Desvendando suicídio e comportamento suicida                    https://www.revistacircuito.com/?p=16926

26/04/2017

Desde 2014, ocorre no mês de Setembro a campanha de conscientização sobre a prevenção do suicídio, com o objetivo de alertar as pessoas a respeito do fato, no Brasil e no mundo. O suicídio ainda é um tabu em nosso meio, mesmo levando mais de 1 milhão de vidas por ano. De acordo com a OMS (Organização Mundial de Saúde) em 2014, o Brasil ocupava o 8° lugar com a maior taxa de suicídios no mundo. A cada 40 segundos, uma pessoa comete suicídio no mundo. O suicídio hoje já mata mais jovens no mundo do que o HIV (faixa etária de 15 à 29 anos).

O termo Suicídio foi utilizado pela primeira vez em 1737, por Desfontaines, cujo significado tem origem no latim, na junção das palavras SUI (si mesmo) e Caederes (ação de matar), ou seja, é um ato que consiste em pôr fim intencionalmente à própria vida. Num aspecto geral, define-se suicídio como um ato voluntário em que um indivíduo possui a intenção e provoca a própria morte, podendo ser causada entre outros fatores por um elevado grau de sofrimento, que tanto pode ser verdadeiro ou ter sua origem em algum transtorno psiquiátrico como a psicose aguda, a depressão delirante ou outro transtorno afetivo.

Observando as diferenças entre os sexos Masculino e Feminino, constata-se que, mulheres tentam suicídio 4 vezes mais que os homens, porém estes últimos morrem devido a tentativa, 3 vezes mais do que as mulheres. Os homens utilizam métodos mais agressivos e letais, enquanto que as mulheres utilizam métodos menos agressivos e eficazes.

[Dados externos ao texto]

<file path="config.mk">
export PLATFORM = sky130hd
export DESIGN_NAME = div_32_seq
export DESIGN_NICKNAME = d
export VERILOG_FILES = /design/src/rtl/div_32_seq.sv
export SDC_FILE = /design/constraint.sdc
export NUM_CORES = 1
export LEC_CHECK = 0
export CORE_UTILIZATION = 50
export CTS_CLUSTER_DIAMETER = 100
export CTS_CLUSTER_SIZE = 28
export DETAILED_ROUTE_END_ITERATION = 6
export PLACE_DENSITY = 0.74
export SYNTH_ARGS = -nofsm -noshare
export SYNTH_HDL_FRONTEND = slang
export SYNTH_SLANG_ARGS = --single-unit
</file>
<file path="constraint.sdc">
create_clock -name clk -period 3.25 [get_ports clk]
set_input_delay 0.65 -clock clk [delete_from_list [all_inputs] [get_ports clk]]
set_output_delay 0.65 -clock clk [all_outputs]
set_load 0.01 [all_outputs]
</file>
<file path="src/rtl/div_32_seq.sv">
// Iterative signed divider: radix-2 restoring, one quotient bit per cycle, fixed 34-cycle cadence.
// Result is packed {remainder, quotient} to match how the multiplier product is consumed.
module div_32_seq #(
    parameter int N = 32
) (
    input  logic           clk,
    input  logic           rst_n,
    input  logic           i_start,
    input  logic [N-1:0]   i_a,
    input  logic [N-1:0]   i_b,
    output logic           o_busy,
    output logic           o_done,
    output logic           o_dz,
    output logic [2*N-1:0] o_z
);

    localparam int CW = $clog2(N);

    typedef enum logic [1:0] {
        S_IDLE,
        S_CALC,
        S_FIX,
        S_DONE
    } state_t;

    state_t           r_state;
    logic [N:0]       r_rem;
    logic [N-1:0]     r_quo;
    logic [N-1:0]     r_divs;
    logic [N-1:0]     r_a;
    logic             r_sign_q;
    logic             r_sign_r;
    logic             r_bz;
    logic [CW-1:0]    r_cnt;
    logic             r_busy;
    logic             r_done;
    logic             r_dz;
    logic [2*N-1:0]   r_z;

    logic             w_accept;
    logic [N-1:0]     w_a_mag;
    logic [N-1:0]     w_b_mag;
    logic [N:0]       w_rem_sh;
    logic [N:0]       w_diff;
    logic [N-1:0]     w_q_fix;
    logic [N-1:0]     w_r_fix;

    assign w_accept = i_start && ((r_state == S_IDLE) || (r_state == S_DONE));
    // Negating the most negative value wraps back to itself, which is the correct unsigned magnitude.
    assign w_a_mag  = i_a[N-1] ? (~i_a + 1'b1) : i_a;
    assign w_b_mag  = i_b[N-1] ? (~i_b + 1'b1) : i_b;
    assign w_rem_sh = {r_rem[N-1:0], r_quo[N-1]};
    assign w_diff   = w_rem_sh - {1'b0, r_divs};
    assign w_q_fix  = r_sign_q ? (~r_quo + 1'b1) : r_quo;
    assign w_r_fix  = r_sign_r ? (~r_rem[N-1:0] + 1'b1) : r_rem[N-1:0];

    always_ff @(posedge clk or negedge rst_n) begin
        if (!rst_n) begin
            r_state  <= S_IDLE;
            r_rem    <= '0;
            r_quo    <= '0;
            r_divs   <= '0;
            r_a      <= '0;
            r_sign_q <= 1'b0;
            r_sign_r <= 1'b0;
            r_bz     <= 1'b0;
            r_cnt    <= '0;
            r_busy   <= 1'b0;
            r_done   <= 1'b0;
            r_dz     <= 1'b0;
            r_z      <= '0;
        end else begin
            r_done <= 1'b0;
            case (r_state)
                S_IDLE, S_DONE: begin
                    if (w_accept) begin
                        r_sign_q <= i_a[N-1] ^ i_b[N-1];
                        r_sign_r <= i_a[N-1];
                        r_a      <= i_a;
                        r_bz     <= (i_b == '0);
                        r_quo    <= w_a_mag;
                        r_divs   <= w_b_mag;
                        r_rem    <= '0;
                        r_cnt    <= CW'(N - 1);
                        r_busy   <= 1'b1;
                        r_state  <= S_CALC;
                    end else begin
                        r_state <= S_IDLE;
                    end
                end
                S_CALC: begin
                    // Dividend bits shift out of the quotient register as quotient bits shift in.
                    if (!w_diff[N]) begin
                        r_rem <= w_diff;
                        r_quo <= {r_quo[N-2:0], 1'b1};
                    end else begin
                        r_rem <= w_rem_sh;
                        r_quo <= {r_quo[N-2:0], 1'b0};
                    end
                    r_cnt <= r_cnt - 1'b1;
                    if (r_cnt == '0) begin
                        r_state <= S_FIX;
                    end
                end
                S_FIX: begin
                    if (r_bz) begin
                        r_z  <= {r_a, {N{1'b1}}};
                        r_dz <= 1'b1;
                    end else begin
                        r_z  <= {w_r_fix, w_q_fix};
                        r_dz <= 1'b0;
                    end
                    r_busy  <= 1'b0;
                    r_done  <= 1'b1;
                    r_state <= S_DONE;
                end
                default: r_state <= S_IDLE;
            endcase
        end
    end

    assign o_busy = r_busy;
    assign o_done = r_done;
    assign o_dz   = r_dz;
    assign o_z    = r_z;

endmodule

</file>
Yosys cells after proc, flatten, opt, wreduce, memory -nomap -nowiden
Index checks and enable logic that the tools add are counted.
{"block": "totals", "output_inout_bits": 67, "inputBits": 67, "register_bits": 205, "elab_cells": 60}
{"block": "op_classes", "n_addsub": 6, "bitwise": 5, "muxes": 20, "eq_ne": 5, "reduce_logical": 11}
{"op": "2-to-1 mux 32 bit", "count": 7}
{"op": "adder 32 x 1 -> 32 bit, second input constant", "count": 4}
{"op": "inverter 32 bit", "count": 4}
{"op": "one-hot mux 32 bit (2 select lines)", "count": 2}
{"op": "2-to-1 mux 64 bit", "count": 1}
{"op": "subtractor 33 x 32 -> 33 bit", "count": 1}
{"op": "logical NOT 32 bit", "count": 1}
{"op": "one-hot mux 5 bit (2 select lines)", "count": 1}
{"op": "one-hot mux 2 bit (3 select lines)", "count": 1}
{"op": "AND reduction 2 bit", "count": 3}
{"op": "logical NOT 5 bit", "count": 1}
{"op": "2-to-1 mux 1 bit", "count": 5}
{"op": "2-to-1 mux 5 bit", "count": 1}
{"op": "subtractor 5 x 1 -> 5 bit, second input constant", "count": 1}
{"op": "equality test 2 bit, second input constant", "count": 2}
{"op": "!= test 2 bit, second input constant", "count": 2}
{"op": "nonzero test 2 bit", "count": 2}
{"op": "equality test 2 x 1 -> 1 bit, second input constant", "count": 1}
{"op": "logical NOT 2 bit", "count": 1}
{"op": "2-to-1 mux 2 bit", "count": 1}
{"op": "one-hot mux 1 bit (2 select lines)", "count": 1}
{"op": "OR reduction 2 bit", "count": 1}
{"op": "logical AND 1 bit", "count": 1}
{"op": "logical OR 1 bit", "count": 1}
{"op": "XOR 1 bit", "count": 1}

Longest topological paths before layout
Gate-level depths: netlist of the first run.
{"block": "depth", "ltp_word": 5, "ltp_mapped": 12, "depth_no_buf": 11}

Least setup slack after synthesis of the first run
OpenSTA, ideal clock, no wires.
{"block": "synth_timing", "path_kind": "input-to-reg", "startpoint": "input i_b[1]", "endpoint": "register r_divs[29]", "required_time_ns": 3.128, "path_buffers": 0, "t_arrival_ns": 3.147, "setup_slack_ns": -0.020, "path_stages": 8, "cell_sequence": "or3_4 or4_4 or4_4 or4_4 nand2b_4 o41ai_4 xor2_1 o21ai_1"}
{"block": "synth_between", "elab_chain_cells": 3}
{"item": "from (decl)", "line_no": "10", "rtl": "input logic [N-1:0] i_b,"}
{"item": "inverter 32 bit", "line_no": "51", "rtl": "assign w_b_mag = i_b[N-1] ? (~i_b + 1'b1) : i_b;"}
{"item": "adder 32 x 1 -> 32 bit", "line_no": "51"}
{"item": "2-to-1 mux 32 bit", "line_no": "51"}
{"item": "to (signal assigned)", "line_no": "82", "rtl": "r_divs <= w_b_mag;"}
{"item": "to (decl)", "line_no": "29", "rtl": "logic [N-1:0] r_divs;"}
No other way between the ends.
A chain may end at the register's enable or synchronous reset.

Worst setup path after layout of the first run
{"block": "layout_timing", "startpoint": "input i_b[0]", "endpoint": "register r_divs[25]"}
Same word-level chain as after synthesis.

==> results of run 1 <==
## metal layers
| metal | wire length [µm] | GRT usage (%) | share of wire [%] | vias to the layer above |
|---|---|---|---|---|
| li1 | - | - | - | 5493 |
| met2 | 15500 | 42.5 | 47 | 296 |
| met3 | 1380 | 1.96 | 4.2 | 46 |
| met4 | 1060 | 8.11 | 3.2 | 0 |
| met5 | 0 | 0 | 0 | - |
| met1 | 15300 | 35.7 | 46 | 5369 |
## state kept, by name, summed over array words and instances, names as in the netlist, 2 cells and up
register,count
r_quo,32
r_state,2
r_divs,32
o_z,64
r_a,32
r_cnt,5
r_rem,32
## cell usage after synthesis, types with 34 or more instances
master	number	share of area (%)
dfrtp_1	204	40
nand2_1	178	5.2
o21ai_0	167	6.5
a21oi_1	88	3.4
xor2_1	78	5.3
nor2_1	75	2.2
clkbuf_1	68	2.0
xnor2_1	68	4.6
inv_1	61	1.8
mux2_2	52	4.5
ha_1	40	3.9
o31ai_1	34	2.0
## where the power goes
part / internal, W / switching, W / total (W)
combinational: 0.00353 / 0.00402 / 0.00755
sequential: 0.00357 / 0.000802 / 0.00438
clock: 0.000711 / 0.000828 / 0.00154
## critical path, cell delays in order
cell and delay (ns):
clkdlybuf4s50_1 0.41, or3_4 0.37, or4_4 0.43, or4_4 0.43, or4_4 0.57, nand2b_4 0.18, o21ai_0 0.20, xor2_1 0.17
o21ai_0 0.09
## placed cells by master, fill, tap and decap left out, types with 6 or more instances in the layout
cell type,Yosys,layout
o31ai_1,34,33
nand2_1,178,177
nand2b_1,12,11
and3_1,7,7
buf_4,2,118
mux2_2,52,52
dfrtp_1,204,201
clkbuf_16,0,11
a21o_1,14,14
a21oi_1,88,86
o21ai_1,3,6
o21ai_0,167,163
or3_4,2,6
or3_1,18,14
or4_1,15,11
o21a_1,12,11
nor3_1,17,17
xnor2_1,68,68
nand3_1,18,18
clkdlybuf4s50_1,0,126
nand4_1,9,9
ha_1,40,35
mux2i_1,32,32
o41ai_1,16,14
and2_1,6,6
nor4_1,11,11
inv_1,61,58
or4_4,4,8
o22a_1,32,32
xor2_1,78,78
nor2_1,75,75
## logic make-up after synthesis
group / after synthesis / share of synthesized area [%]
simple gates: 393 / 14.4
buf+inv: 143 / 4.32
compound gates: 423 / 20.7
fa+ha+maj: 41 / 4.04
mux: 84 / 7.02
xor+xnor: 146 / 9.91
flops: 204 / 39.6
## worst paths after layout
path / to / slack, ns / depth (start not counted)
max in group asynchronous: r_bz$_DFFE_PN0P_ / 2.27 / 2
max: r_divs[25]$_DFFE_PN0P_ / 0.08 / 9
min reg2reg: r_divs[6]$_DFFE_PN0P_ / 0.49 / 2
min: o_z[39]$_DFFE_PN0P_ / 0.18 / 1
max reg2reg: r_rem[2]$_DFFE_PN0P_ / 0.12 / 13
min in group clk: r_a[1]$_DFFE_PN0P_ / 0.49 / 3
## through the flow
step,util (%),setup TNS (ns),worst slack [ns],area (µm²)
finish,62.6,0,0.0775,15800
global route,62.6,-0.0342,-0.0300,15800
CTS,62.1,-0.00232,-0.00232,15700
detailed placement,60.7,-12.88,-0.618,15300
global placement,60.7,-10.70,-0.582,15300
floorplan,-,-0.0195,-0.0195,12900
## repair_timing
item | 4_1_cts | 5_1_grt
setup endpoints to repair | 33 | 47
gates resized for setup | 7 | 35
pin swaps | 0 | 11
cloned | 0 | 0
setup buffers | 0 | 1
## layout make-up
cell class | count | area share, %
flip-flops and latches | 204 | 32.3
clock buffers | 11 | 1.74
well taps | 330 | 2.61
repair buffers | 257 | 14.8
inverters | 61 | 1.45
clock inverters | 3 | 0.316
multi-input cells | 1087 | 46.8
==> results.sh, run 1 <==
export IMPL_chipWidth_um=163
export IMPL_post_drt_via_cell_ratio=5.74
export IMPL_drive_gt1_share_pct=14.7
export IMPL_cap_violations=0
export IMPL_drv_slew=0
export IMPL_vdd_drop_max_v=0.000749
export IMPL_worstPathMaxFanout=4
export IMPL_antenna_cells=0
export IMPL_die_h_um=163
export IMPL_holdWs_ns=0.180
export IMPL_startpoint="i_b[0]"
export IMPL_synth_nets=1542
export IMPL_r2r_start="r_divs[5]$_DFFE_PN0P_"
export IMPL_fillerInstances=2197
export IMPL_power_density_nw_per_um2=851
export IMPL_worstMarginPinSlew_ns=0.994
export IMPL_syn_to_final_growth_pct=22.7
export IMPL_endpoint_kind="flip-flop"
export IMPL_globalplace_congestion=0.951
export IMPL_grt_usage_pct=25.6
export IMPL_io_buffers=133
export IMPL_setup_viol=0
export IMPL_grt_first_pass_wirelength_mm=54.7
export IMPL_total_power_w=0.0135
export IMPL_regArea_um2=5110
export IMPL_seq_area_frac_synth_pct=39.6
export IMPL_finalHoldViolCount=0
export IMPL_finClkSkew_ns=0.0139
export IMPL_h_tree_depth=1
export IMPL_path_clk_slew_ns=0.11
export IMPL_maxSlewHeadroom_pct=33.5
export IMPL_finalCriticalPeriod_ns=3.17
export IMPL_synth_area_um2=12900
export IMPL_start_util_pct=51.1
export IMPL_ys_warn_count=0
export IMPL_cts_buffers=11
export IMPL_cts_hold_buf=0
export IMPL_drt_wl_total_mm=33.2
export IMPL_multi_input_area_um2=7400
export IMPL_io_pins=134
export IMPL_cts_root_buffer="clkbuf_16"
export IMPL_wl_per_cell_um=17.0
export IMPL_syn_instance_count=1434
export IMPL_yosys_most_used_dff="dfrtp_1"
export IMPL_die_area_um2=26400
export IMPL_avgSynthCellArea_um2=8.99
export IMPL_outcome="finished clean"
export IMPL_vias=11200
export IMPL_ys_types=69
export IMPL_drc=0
export IMPL_fp_coreArea_um2=25300
export IMPL_ys_seq_elements=204
export IMPL_p_leak_nw=7.11
export IMPL_fmax_mhz=315
export IMPL_cts_tree="yes"
export IMPL_cts_sinks=204
export IMPL_arrival_ns=3.51
export IMPL_grt_pass1_vias=10800
export IMPL_grt_overflow=0
export IMPL_synth_edf_count=0
export IMPL_min_period_over_period_pct=97.6
export IMPL_cp_start_kind="primary input"
export IMPL_clock_path_buffers=3
export IMPL_async_flop_share_pct=100
export IMPL_timing_worst_setup_path_type="primary input to flip-flop"
export IMPL_dp_cells=1938
export IMPL_dp_hpwl_mm=25.5
export IMPL_worstPathRequired_ns=3.59
export IMPL_min_path_type="primary input to async pin"
export IMPL_final_nets=1730
export IMPL_drt_pass1_iter_count=5
export IMPL_grt_max_degree=83
export IMPL_final_cell_count_no_fill=1953
export IMPL_clkLatencyLatePin_ns=0.47
export IMPL_drt_initial_drc_count=791
export IMPL_num_rows=58
export IMPL_ant_nets=0
export IMPL_antenna_found_initial=0
(Power assumes the default switching activity.)
==> run 2, diff against run 1 <==
Settings changed: CORE_UTILIZATION 50 to 52, PLACE_DENSITY 0.74 to 0.77.
==> results.sh, run 2 (same netlist as run 1, synthesis figures left out) <==
export IMPL_switching_power_w=0.00576
export IMPL_min_period_over_period_pct=96.8
export IMPL_worstPathRequired_ns=3.62
export IMPL_start_util_pct=53.0
export IMPL_grt_overflow=0
export IMPL_finalHoldViolCount=0
export IMPL_worst_path_buf_inv=0
export IMPL_ant_nets=0
export IMPL_power_density_nw_per_um2=857
export IMPL_most_common_layout_cells="dfrtp_1, nand2_1, o21ai_0, clkdlybuf4s50_1, buf_4"
export IMPL_grt_setup_unrepaired="yes"
export IMPL_largest_reg_flops=64
export IMPL_cts_hold_buf=0
export IMPL_finalInstanceArea_um2=15700
export IMPL_intPower_w=0.00769
export IMPL_routed_wl_met2_mm=15.9
export IMPL_post_drt_via_cell_ratio=5.82
export IMPL_io_buffers=133
export IMPL_cp_start_kind="flip-flop"
export IMPL_vias=11300
export IMPL_chipWidth_um=159
export IMPL_crit_top_cell="or4_4"
export IMPL_num_rows=57
export IMPL_clkLatencyLatePin_ns=0.48
export IMPL_cap_violations=0
export IMPL_crit_chain="or4_4, or3_4, or4_4, or4_4, o31ai_4, xor2_1, o21ai_2, mux2_4"
export IMPL_p_clk_share_pct=11.0
export IMPL_finalCriticalPeriod_ns=3.15
export IMPL_die_area_um2=25400
export IMPL_tns_ns=0
export IMPL_comb_power_share_pct=56.1
export IMPL_cts_root_buffer="clkbuf_16"
export IMPL_p_leak_nw=7.04
export IMPL_switching_share_pct=42.9
export IMPL_maxSlewHeadroom_pct=43.9
export IMPL_grt_pass1_vias=10700
export IMPL_drive_gt1_share_pct=14.0
export IMPL_top_layer_used="met4"
export IMPL_arrival_ns=3.51
export IMPL_fmax_mhz=318
export IMPL_total_power_w=0.0135
export IMPL_cp_top_family="simple AND/OR/NAND/NOR gates"
export IMPL_antenna_cells=0
export IMPL_path_clk_slew_ns=0.11
export IMPL_placed_area_um2=15200
export IMPL_h_tree_depth=1
export IMPL_dp_hpwl_mm=25.9
export IMPL_layout_commonest_cell="dfrtp_1"
export IMPL_cts_sinks=204
export IMPL_setup_viol=0
export IMPL_io_pins=134
export IMPL_fp_coreArea_um2=24300
export IMPL_clock_path_buffers=3
export IMPL_timing_worst_setup_path_type="flip-flop to flip-flop"
export IMPL_worstMarginPinSlew_ns=0.840
export IMPL_outcome="finished clean"
export IMPL_grt_first_pass_wirelength_mm=55.4
export IMPL_drt_initial_drc_count=754
export IMPL_min_path_type="primary input to async pin"
export IMPL_antenna_found_initial=0
export IMPL_syn_to_final_growth_pct=21.7
export IMPL_cts_tree="yes"
export IMPL_endpoint_kind="flip-flop"
export IMPL_drt_pass1_iter_count=6
export IMPL_cpMaxStageDelayCell="or4_4"
export IMPL_drt_wl_total_mm=33.8
export IMPL_finClkSkew_ns=0.0173
export IMPL_grt_max_degree=88
export IMPL_cts_buffers=11
export IMPL_cpPeakStageDelay_ns=0.54
export IMPL_worstPathMaxFanout=5
export IMPL_drv_slew=0
export IMPL_grt_usage_pct=26.7
export IMPL_globalplace_congestion=0.970
export IMPL_vdd_drop_max_v=0.000530
export IMPL_final_nets=1727
export IMPL_p_seq_share_pct=32.9
export IMPL_wl_per_cell_um=17.4
export IMPL_met1Wirelength_mm=15.0
export IMPL_drc=0
export IMPL_die_h_um=159
export IMPL_route_met3_wl_mm=1.81
run 2: cell types whose count changed in the layout (fill, tap and decap cells not counted), moves of 3 or more:
cell             before  now
ha_1                 35   39
inv_1                58   61
inv_2                 3    0
dlymetal6s2s_1        5    0
clkdlybuf4s50_1     126  130
run 2: metrics by stage:
stage	setup WS, ns	utilization (%)	hold WS [ns]	instances
6_report	0.104	64.6	0.216	1943
5_1_grt	-0.00782	64.6	0.268	1943
4_1_cts	0.00943	64.1	0.243	1941
3_5_place_dp	-0.594	62.7	0.471	1927
3_3_place_gp	-0.538	62.7	0.462	1927
2_1_floorplan	-0.0195	-	0.354	1434
run 2: final timing paths:
path                                   startpoint                endpoint  slack [ns]  cells past startpoint
min in group clk           r_divs[11]$_DFFE_PN0P_  r_divs[11]$_DFFE_PN0P_        0.49                      2
setup / recovery            r_rem[13]$_DFFE_PN0P_     o_z[58]$_DFFE_PN0P_        0.10                      8
setup reg to reg            r_rem[13]$_DFFE_PN0P_     o_z[58]$_DFFE_PN0P_        0.10                      8
max in group asynchronous                   rst_n     o_z[11]$_DFFE_PN0P_        2.28                      2
hold / removal                              rst_n      r_a[2]$_DFFE_PN0P_        0.22                      1
hold reg to reg            r_divs[11]$_DFFE_PN0P_  r_divs[11]$_DFFE_PN0P_        0.49                      2
run 2: layout make-up:
cell class / instances / area, µm²
clock buffer: 11 / 275
clock inverter: 2 / 25.0
fill: 2042 / 8620
inverter: 61 / 229
multi-input combinational: 1087 / 7360
sequential: 204 / 5110
tap: 324 / 405
timing repair buffer: 254 / 2300
run 2: power groups by stage:
| stage | clock, W | sequential [W] | combinational [W] |
|---|---|---|---|
| floorplan | 0 | 0.00437 | 0.00494 |
| global placement | 0 | 0.00441 | 0.00721 |
| detailed placement | 0 | 0.00446 | 0.00741 |
| CTS | 0.00152 | 0.00441 | 0.00744 |
| global route | 0.00159 | 0.00455 | 0.00831 |
| finish | 0.00148 | 0.00442 | 0.00754 |
run 2: layer usage:
metal  GRT usage, %  up-vias
li1               -     5471
met1           36.6     5403
met2           44.4      384
met3           2.32       51
met4           8.96        0
met5              0        -
run 2: worst register-to-register path: stages (launching register included):
cell and delay (ns):
dfrtp_1 0.40, or4_4 0.54, or3_4 0.43, or4_4 0.43, or4_4 0.47, o31ai_4 0.19
xor2_1 0.19, o21ai_2 0.09, mux2_4 0.29
run 2: what timing repair did:
item	in CTS	in global routing
buffers inserted	1	1
pin swaps	6	3
resized for setup	7	24
setup endpoints to repair	22	42
cloned	0	1
==> run 3, diff against run 2 <==
Settings changed: CORE_UTILIZATION 52 to 59, DONT_BUFFER_PORTS set to 1, PLACE_DENSITY 0.77 to 0.78.
==> results.sh, run 3 (same netlist as run 1, synthesis figures left out) <==
export IMPL_worstPathRequired_ns=3.61
export IMPL_globalplace_congestion=0.924
export IMPL_min_path_type="primary input to async pin"
export IMPL_dp_hpwl_mm=23.5
export IMPL_routed_wl_met2_mm=14.3
export IMPL_top_layer_used="met5"
export IMPL_met1Wirelength_mm=13.6
export IMPL_die_h_um=150
export IMPL_dp_cells=1697
export IMPL_drv_slew=0
export IMPL_cts_tree="yes"
export IMPL_grt_usage_pct=28.4
export IMPL_grt_setup_unrepaired="no"
export IMPL_drt_pass1_iter_count=5
export IMPL_cp_start_kind="flip-flop"
export IMPL_clkLatencyLatePin_ns=0.48
export IMPL_num_rows=53
export IMPL_cts_root_buffer="clkbuf_16"
export IMPL_finalCriticalPeriod_ns=3.15
export IMPL_antenna_found_initial=2
export IMPL_drc=0
export IMPL_min_period_over_period_pct=96.8
export IMPL_cts_buffers=11
export IMPL_worstMarginPinSlew_ns=0.972
export IMPL_path_clk_slew_ns=0.11
export IMPL_most_common_layout_cells="dfrtp_1, nand2_1, o21ai_0, a21oi_1, xor2_1"
export IMPL_arrival_ns=3.51
export IMPL_finClkSkew_ns=0.0232
export IMPL_chipWidth_um=150
export IMPL_power_density_nw_per_um2=895
export IMPL_holdWs_ns=-0.146
export IMPL_fmax_mhz=318
export IMPL_wl_per_cell_um=18.2
export IMPL_endpoint_kind="flip-flop"
export IMPL_setup_ws_ns=0.103
export IMPL_cts_sinks=204
export IMPL_ant_nets=0
export IMPL_layout_commonest_cell="dfrtp_1"
export IMPL_post_cts_buffers=0
export IMPL_vdd_drop_max_v=0.000463
export IMPL_io_pins=134
export IMPL_final_nets=1543
export IMPL_grt_pass1_vias=10200
export IMPL_start_util_pct=60.8
export IMPL_die_area_um2=22500
export IMPL_r2r_start="r_rem[13]$_DFFE_PN0P_"
export IMPL_maxSlewHeadroom_pct=35.0
export IMPL_io_buffers=0
export IMPL_grt_first_pass_wirelength_mm=50.7
export IMPL_largest_reg_flops=64
export IMPL_syn_to_final_growth_pct=6.87
export IMPL_place_ws_ns=-0.108
export IMPL_worstPathMaxFanout=5
export IMPL_startpoint="r_rem[13]$_DFFE_PN0P_"
export IMPL_fp_coreArea_um2=21200
export IMPL_setup_viol=0
export IMPL_finalHoldViolCount=204
export IMPL_fillerInstances=1781
export IMPL_vias=10500
export IMPL_cap_violations=0
export IMPL_timing_worst_setup_path_type="flip-flop to flip-flop"
export IMPL_grt_max_degree=205
export IMPL_violations="hold timing"
export IMPL_post_drt_via_cell_ratio=6.13
export IMPL_drt_initial_drc_count=665
export IMPL_outcome="finished with violations"
export IMPL_drive_gt1_share_pct=11.2
export IMPL_p_leak_nw=6.23
export IMPL_drt_wl_total_mm=31.2
export IMPL_route_met3_wl_mm=2.08
export IMPL_grt_overflow=0
export IMPL_clock_path_buffers=3
export IMPL_final_cell_count_no_fill=1711
export IMPL_h_tree_depth=1
-- run 3: cell count changes in the layout (fill, tap and decap cells not counted), sizes merged --
cell,change
buf,-50
clkbuf,-2
clkdlybuf4s50,-130
diode,+1
dlygate4sd2,-2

Padrões de Pensamentos Suicidas

Geralmente estas pessoas:

Remoem pensamentos obsessivamente e não conseguem parar de fazer isto; se sentem desesperançosas e não acreditam que haja outro modo de aliviar a dor que não inclua a morte;

Veem a vida como algo sem significado e se julgam incapazes de controlá-la;

Normalmente descrevem uma sensação de névoa nos pensamentos que dificulta a concentração;

Sofrem alterações de humor extremas e experimentam raiva e sentimentos de vingança; possuem elevado nível de ansiedade, ficam irritados frequentemente e experimentam fortes sentimentos de culpa ou vergonha;

Sentem que são um fardo para os outros e normalmente se isolam mesmo quando estão próximas de outras pessoas;

Usam falas como: "a vida não vale a pena" "nada mais importa" "queria não ter nascido"

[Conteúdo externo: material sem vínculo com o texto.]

## config.mk

```make
export PLATFORM = sky130hd
export DESIGN_NAME = column_fill_tracker
export DESIGN_NICKNAME = d
export VERILOG_FILES = /design/src/rtl/column_fill_tracker.sv
export SDC_FILE = /design/constraint.sdc
export NUM_CORES = 1
export LEC_CHECK = 0
export CAP_MARGIN = 0
export CORE_MARGIN = 2
export CORE_UTILIZATION = 45
export DETAILED_ROUTE_END_ITERATION = 8
export PLACE_DENSITY = 0.73
export SLEW_MARGIN = 15
export SYNTH_ARGS = -nofsm -noshare
export SYNTH_HDL_FRONTEND = slang
export SYNTH_SLANG_ARGS = --single-unit
```

## constraint.sdc

```tcl
create_clock -name clk -period 3.3 [get_ports clk]
set_clock_uncertainty 0.1 [all_clocks]
set_input_delay 0.33 -clock clk [delete_from_list [all_inputs] [get_ports clk]]
set_output_delay 0.33 -clock clk [all_outputs]
set_load 0.05 [all_outputs]
```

É necessário a pessoa buscar ajuda e atenção de quem está à sua volta. Porém, se isto não acontecer, um bom ponto de partida é dizer: "Percebi que está meio pra baixo ultimamente e isso me preocupa..." E a partir daqui talvez desenrole um diálogo onde a pessoa poderá se abrir a respeito de seus planos. Evite comentários como: "Amanhã é outro dia" "Tudo ficará bem" "Você deveria se sentir com sorte por tudo que tem", isto pode elevar sua vergonha e sentimento de culpa.

Faça com que a pessoa consulte com um Psicólogo e Psiquiatra.

Estar presente na vida da pessoa e levá-la até um profissional qualificado pode prevenir um suicídio e salvar uma vida!